I found this https://www.usna.edu/Users/math/dphillip/sa305.s12/sob.pdf
And it has this table :
I applied it to a couple of LP's and got the duals right . But then I stumbled on this one and I get it wrong:
The primal is
$$ \min 3x1 +x2 + x3 + x4$$
$$ \text{s.t } 3x1 -x2 -7x3 + x4 = -3 $$
$$ 3x1 - 4x3 + x4 = -1 $$
$$ x3 \leq 3 $$
$$x1, x2, x3, x4 \geq 0 $$
To compute the dual :
$$ \max -3y1 -y2 +3y3 $$
$$ \text{s.t } 3y1 + 3y2 \; ?\; 3 $$
$$ -y1 \; ? \; $$
$$ -7y1 -4y2 + y3 \; ?\; 1 $$
$$ y1 + y2 \; ? \; 1 $$
$$ ? $$
So to my understanding, according to the rule , the type of constraints is defined by the sign constraint of the corresponding primal variable .. So since all of them are positive we introduce only $\leq $ constraints.
And the sign constraints are defined by the type of constraints in the primal . The $=$ constraints let $y1, y2$ to be free and the $\leq$ constraints is according to the pdf a "bizarre" one and it implies that $y3 \leq 0 $
$$ \max -3y1 -y2 +3y3 $$
$$ \text{s.t } 3y1 + 3y2 \; \leq 3 $$
$$ -y1 \leq 1$$
$$ -7y1 -4y2 + y3 \leq 1 $$
$$ y1 + y2 \leq 1 $$
$$ y3 \leq 0 $$
But by putting my LP into an online calculator my result seems to be wrong..

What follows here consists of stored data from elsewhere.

$ cat config.mk
export PLATFORM = sky130hd
export DESIGN_NAME = hex_display_scanner
export DESIGN_NICKNAME = d
export VERILOG_FILES = /design/src/rtl/hex_display_scanner.sv
export SDC_FILE = /design/constraint.sdc
export NUM_CORES = 1
export LEC_CHECK = 0
export CORE_MARGIN = 4
export CORE_UTILIZATION = 40
export DETAILED_ROUTE_END_ITERATION = 8
export GPL_ROUTABILITY_DRIVEN = 1
export PLACE_DENSITY = 0.69
export REMOVE_ABC_BUFFERS = 1
export SLEW_MARGIN = 20
export SYNTH_ARGS = -nofsm -noshare
export SYNTH_HDL_FRONTEND = slang
export SYNTH_SLANG_ARGS = --single-unit
$ cat constraint.sdc
create_clock -name Clock -period 3.3 [get_ports Clock]
set_input_delay 0.495 -clock Clock [delete_from_list [all_inputs] [get_ports Clock]]
set_output_delay 0.495 -clock Clock [all_outputs]
set_load 0.01 [all_outputs]
--- src/rtl/bpu_dyn.sv ---
// Dynamic branch predictor for IF: decode-based JAL/B targets, a bimodal BHT
// (or static BTFN) for conditional branches and a RAS for JALR returns.
module bpu_dyn
   import bpu_dyn_pkg::*;
#(
   parameter int BHT_ENTRIES = 64,
   parameter int RAS_DEPTH   = 4,
   parameter int PRED_MODE   = 1
) (
   input  logic           clk,
   input  logic           rst,
   input  inst_bus_t      inst_i,
   input  inst_addr_bus_t inst_addr_i,
   input  logic           inst_valid_i,
   input  logic           hold_i,
   input  logic           upd_valid_i,
   input  inst_addr_bus_t upd_pc_i,
   input  logic           upd_taken_i,
   output logic           bp_result_o,
   output inst_addr_bus_t bp_jump_addr_o
);

   localparam int IDX_W = $clog2(BHT_ENTRIES);

   logic [6:0]       opcode;
   logic [4:0]       rd;
   logic [4:0]       rs1;
   logic             link;
   logic             ret;
   inst_addr_bus_t   jal_addr;
   inst_addr_bus_t   b_addr;
   inst_addr_bus_t   link_addr;
   logic [IDX_W-1:0] idx;
   logic [IDX_W-1:0] uidx;
   bht_cnt_t         bht [BHT_ENTRIES];
   bht_cnt_t         lookup_cnt;
   ras_op_t          ras_op;
   logic             accept;
   logic             ras_push;
   logic             ras_pop;
   inst_addr_bus_t   ras_top;
   logic             ras_empty;
   logic             unused_upd_pc;

   assign opcode     = inst_i[6:0];
   assign rd         = inst_i[11:7];
   assign rs1        = inst_i[19:15];
   assign link       = is_link_reg(rd);
   assign ret        = is_link_reg(rs1);
   assign jal_addr   = inst_addr_i + imm_j(inst_i);
   assign b_addr     = inst_addr_i + imm_b(inst_i);
   assign link_addr  = inst_addr_i + 32'd4;
   assign idx        = inst_addr_i[2 +: IDX_W];
   assign uidx       = upd_pc_i[2 +: IDX_W];
   assign lookup_cnt = bht[idx];

   assign unused_upd_pc = ^{upd_pc_i[31:2+IDX_W], upd_pc_i[1:0]};

   // B-type always presents its decoded target; the result bit alone says
   // whether it is taken. Other not-taken cases present ZERO_WORD.
   // NOTE: every output of this block gets a default first, so no path can
   // leave a signal unassigned and infer a latch.
   always_comb begin
      bp_result_o    = JUMP_DISABLE;
      bp_jump_addr_o = ZERO_WORD;
      ras_op         = RAS_NONE;
      if (inst_valid_i) begin
         unique case (opcode)
            INST_JAL: begin
               bp_result_o    = JUMP_ENABLE;
               bp_jump_addr_o = jal_addr;
               if (link) ras_op = RAS_PUSH;
            end
            INST_TYPE_B: begin
               bp_jump_addr_o = b_addr;
               if (PRED_MODE == 0)
                  bp_result_o = ($signed(b_addr) < $signed(inst_addr_i));
               else
                  bp_result_o = lookup_cnt[1];
            end
            INST_JALR: begin
               if (ret && !link) begin
                  ras_op = RAS_POP;
                  if (!ras_empty) begin
                     bp_result_o    = JUMP_ENABLE;
                     bp_jump_addr_o = ras_top;
                  end
               end else if (link && ret && rs1 != rd) begin
                  ras_op = RAS_POP_PUSH;
                  if (!ras_empty) begin
                     bp_result_o    = JUMP_ENABLE;
                     bp_jump_addr_o = ras_top;
                  end
               end else if (link) begin
                  ras_op = RAS_PUSH;
               end
            end
            default: ;
         endcase
      end
   end

   assign accept   = inst_valid_i && !hold_i;
   assign ras_push = accept && (ras_op == RAS_PUSH || ras_op == RAS_POP_PUSH);
   assign ras_pop  = accept && (ras_op == RAS_POP  || ras_op == RAS_POP_PUSH);

   bpu_ras #(
      .DEPTH(RAS_DEPTH)
   ) u_ras (
      .clk      (clk),
      .rst      (rst),
      .push     (ras_push),
      .pop      (ras_pop),
      .push_data(link_addr),
      .top_o    (ras_top),
      .empty_o  (ras_empty)
   );

   // NOTE: the BHT is a flop array rather than a RAM precisely so that reset
   // can bring every counter to a known weakly-not-taken value.
   always_ff @(posedge clk) begin
      if (rst) begin
         for (int i = 0; i < BHT_ENTRIES; i++) bht[i] <= BHT_RESET;
      end else if (upd_valid_i) begin
         bht[uidx] <= bht_next(bht[uidx], upd_taken_i);
      end
   end

endmodule
[src/rtl/rfphoenix_thread_sched_pkg.sv]
`default_nettype none
// ============================================================================
//  Module      : rfPhoenixPkg
//  Description : Shared thread-id / order-tag types and the per-thread
//                scheduler state record used by the rfPhoenix thread scheduler.
//  Revision    : 1.0  initial release
// ============================================================================
package rfPhoenixPkg;

    localparam int NTHREADS = 4;
    localparam int TidMSB   = $clog2(NTHREADS) - 1;

    typedef logic [TidMSB:0] Tid;
    typedef logic [11:0]     order_tag_t;

    // Per-thread scheduler state: sleep flag, I$-miss backoff, in-flight count
    typedef struct packed {
        logic       sleep;
        logic [4:0] imiss_cnt;
        logic [3:0] inflight;
    } sched_state_t;

    localparam order_tag_t SCHED_TAG_RST = 12'h000;

endpackage
`default_nettype wire

[src/rtl/rfphoenix_thread_sched_rr_pick.sv]
`default_nettype none
// ============================================================================
//  Module      : rfphoenix_rr_pick
//  Description : Rotating-priority picker. Returns the first asserted request
//                scanning upward from last+1 with wrap-around.
//  Revision    : 1.0  initial release
// ============================================================================
module rfphoenix_rr_pick #(
    parameter int N_REQ = 4,
    parameter int IDX_W = 2
) (
    input  logic [N_REQ-1:0] i_req,
    input  logic [IDX_W-1:0] i_last,
    output logic [IDX_W-1:0] o_winner,
    output logic             o_found
);

    logic [IDX_W-1:0] w_idx;

    // Scan candidates last+1 .. last+N_REQ (mod N_REQ); first hit wins
    always_comb begin
        o_winner = '0;
        o_found  = 1'b0;
        w_idx    = '0;
        for (int i = 1; i <= N_REQ; i++) begin
            w_idx = IDX_W'((int'(i_last) + i) % N_REQ);
            if (!o_found && i_req[w_idx]) begin
                o_found  = 1'b1;
                o_winner = w_idx;
            end
        end
    end

endmodule
`default_nettype wire

[src/rtl/rfphoenix_thread_sched.sv]
`default_nettype none
// ============================================================================
//  Module      : rfphoenix_thread_sched
//  Description : Per-cycle round-robin thread issue scheduler. Skips threads
//                that are asleep, in I$-miss backoff or at their in-flight
//                limit, and stamps every issued slot with a 12-bit order tag.
//                Optional: RFPHOENIX_THREAD_PRIO_EN adds a 2-bit per-thread
//                priority input; highest priority wins, RR among equals.
//  Revision    : 1.0  initial release
// ============================================================================
module rfphoenix_thread_sched
    import rfPhoenixPkg::*;
#(
    parameter int                  MAX_INFLIGHT  = 4,
    parameter logic [4:0]          IMISS_BACKOFF = 5'd16,
    parameter logic [NTHREADS-1:0] RST_AWAKE     = NTHREADS'(1)
) (
    input  logic                  clk_i,
    input  logic                  rst_ni,
    input  logic [NTHREADS-1:0]   sleep_set_i,
    input  logic [NTHREADS-1:0]   sleep_clr_i,
    input  logic                  imiss_i,
    input  logic [TidMSB:0]       imiss_tid_i,
    input  logic [NTHREADS-1:0]   imiss_clr_i,
    input  logic                  retire_i,
    input  logic [TidMSB:0]       retire_tid_i,
    input  logic                  flush_i,
    input  logic [TidMSB:0]       flush_tid_i,
    input  logic                  stall_i,
`ifdef RFPHOENIX_THREAD_PRIO_EN
    input  logic [NTHREADS*2-1:0] prio_i,
`endif
    output logic                  issue_v_o,
    output logic [TidMSB:0]       issue_tid_o,
    output logic [11:0]           issue_tag_o,
    output logic [NTHREADS-1:0]   eligible_o,
    output logic                  idle_o
);

    localparam logic [3:0] c_max_inflight = 4'(MAX_INFLIGHT);

    sched_state_t        r_st [NTHREADS];
    Tid                  r_last;
    logic                r_issue_v;
    Tid                  r_issue_tid;
    order_tag_t          r_issue_tag;
    order_tag_t          r_next_tag;

    logic [NTHREADS-1:0] w_elig;
    logic [NTHREADS-1:0] w_req;
    logic [NTHREADS-1:0] w_sel;
    logic [NTHREADS-1:0] w_ret;
    logic [NTHREADS-1:0] w_flush;
    logic [NTHREADS-1:0] w_miss;
    Tid                  w_winner;
    logic                w_found;
    logic                w_load;

    // New slot may be registered whenever the output is empty or being consumed
    assign w_load = !r_issue_v || !stall_i;

    generate
        for (genvar t = 0; t < NTHREADS; t++) begin : g_thread
            assign w_flush[t] = flush_i  && (flush_tid_i  == Tid'(t));
            assign w_ret[t]   = retire_i && (retire_tid_i == Tid'(t));
            assign w_miss[t]  = imiss_i  && (imiss_tid_i  == Tid'(t));
            assign w_sel[t]   = w_load && w_found && (w_winner == Tid'(t));
            // The thread being flushed this cycle must not win a new slot
            assign w_elig[t]  = !r_st[t].sleep
                              && (r_st[t].imiss_cnt == 5'd0)
                              && (r_st[t].inflight < c_max_inflight)
                              && !w_flush[t];
        end
    endgenerate

`ifdef RFPHOENIX_THREAD_PRIO_EN
    logic [1:0] w_top_prio;

    // Keep only eligible threads at the highest priority level present
    always_comb begin
        w_top_prio = 2'd0;
        w_req      = '0;
        for (int t = 0; t < NTHREADS; t++) begin
            if (w_elig[t] && (prio_i[2*t +: 2] > w_top_prio)) begin
                w_top_prio = prio_i[2*t +: 2];
            end
        end
        for (int t = 0; t < NTHREADS; t++) begin
            w_req[t] = w_elig[t] && (prio_i[2*t +: 2] == w_top_prio);
        end
    end
`else
    assign w_req = w_elig;
`endif

    rfphoenix_rr_pick #(
        .N_REQ (NTHREADS),
        .IDX_W (TidMSB + 1)
    ) u_pick (
        .i_req    (w_req),
        .i_last   (r_last),
        .o_winner (w_winner),
        .o_found  (w_found)
    );

    // Per-thread sleep, I$-miss backoff and in-flight bookkeeping
    always_ff @(posedge clk_i or negedge rst_ni) begin
        if (!rst_ni) begin
            for (int t = 0; t < NTHREADS; t++) begin
                r_st[t].sleep     <= ~RST_AWAKE[t];
                r_st[t].imiss_cnt <= 5'd0;
                r_st[t].inflight  <= 4'd0;
            end
        end else begin
            for (int t = 0; t < NTHREADS; t++) begin
                // Set dominates clear when both arrive together
                if (sleep_set_i[t]) begin
                    r_st[t].sleep <= 1'b1;
                end else if (sleep_clr_i[t]) begin
                    r_st[t].sleep <= 1'b0;
                end

                // A fresh miss restarts backoff even if a fill clear arrives
                if (w_miss[t]) begin
                    r_st[t].imiss_cnt <= IMISS_BACKOFF;
                end else if (imiss_clr_i[t]) begin
                    r_st[t].imiss_cnt <= 5'd0;
                end else if (r_st[t].imiss_cnt != 5'd0) begin
                    r_st[t].imiss_cnt <= r_st[t].imiss_cnt - 5'd1;
                end

                // Flush wipes the count; select and retire together cancel out
                if (w_flush[t]) begin
                    r_st[t].inflight <= 4'd0;
                end else if (w_sel[t] && !w_ret[t]) begin
                    r_st[t].inflight <= r_st[t].inflight + 4'd1;
                end else if (w_ret[t] && !w_sel[t] && (r_st[t].inflight != 4'd0)) begin
                    r_st[t].inflight <= r_st[t].inflight - 4'd1;
                end
            end
        end
    end

    // Issue slot register, RR pointer and order-tag counter
    always_ff @(posedge clk_i or negedge rst_ni) begin
        if (!rst_ni) begin
            r_issue_v   <= 1'b0;
            r_issue_tid <= '0;
            r_issue_tag <= SCHED_TAG_RST;
            r_next_tag  <= SCHED_TAG_RST;
            r_last      <= Tid'(NTHREADS - 1);
        end else if (w_load) begin
            if (w_found) begin
                r_issue_v   <= 1'b1;
                r_issue_tid <= w_winner;
                r_issue_tag <= r_next_tag;
                r_next_tag  <= r_next_tag + 12'd1;
                r_last      <= w_winner;
            end else begin
                r_issue_v   <= 1'b0;
            end
        end else if (flush_i && (flush_tid_i == r_issue_tid)) begin
            // A stalled slot whose thread is flushed is dropped
            r_issue_v <= 1'b0;
        end
    end

    assign issue_v_o   = r_issue_v;
    assign issue_tid_o = r_issue_tid;
    assign issue_tag_o = r_issue_tag;
    assign eligible_o  = w_elig;
    assign idle_o      = !r_issue_v && !(|w_elig);

endmodule
`default_nettype wire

Can you help me work out my mistake ?
In my view you are on the right track. The dual is
$$ \max\ -3y_1 -y_2 +3y_3 $$ $$ \textrm{s.t } 3y_1 + 3y_2 \leq 3$$
$$ -y_1 \leq 1$$ $$ -7y_1 -4y_2 + y_3\leq 1 $$ $$ y_1 + y_2 \leq 1 $$
The last (third) constraint of the primal min-problem is a $\leq$-constraint.Thus $y_3\leq 0$. I don't see any mistake in your model.
Remark:
I've calculated the optimal solutions with this calculator. The optimal solutions are
primal: $(x_1^*,x_2^*,x_3^*,x_4^*)=\left(0,\frac54, \frac{1}{4},0\right)$
dual: $(y_1^*,y_2^*y_3^*)=\left(-1,\frac32,0\right)$
In both cases the optimal value of the objective function is $\frac32$ and hence the strong duality theorem is satisfied.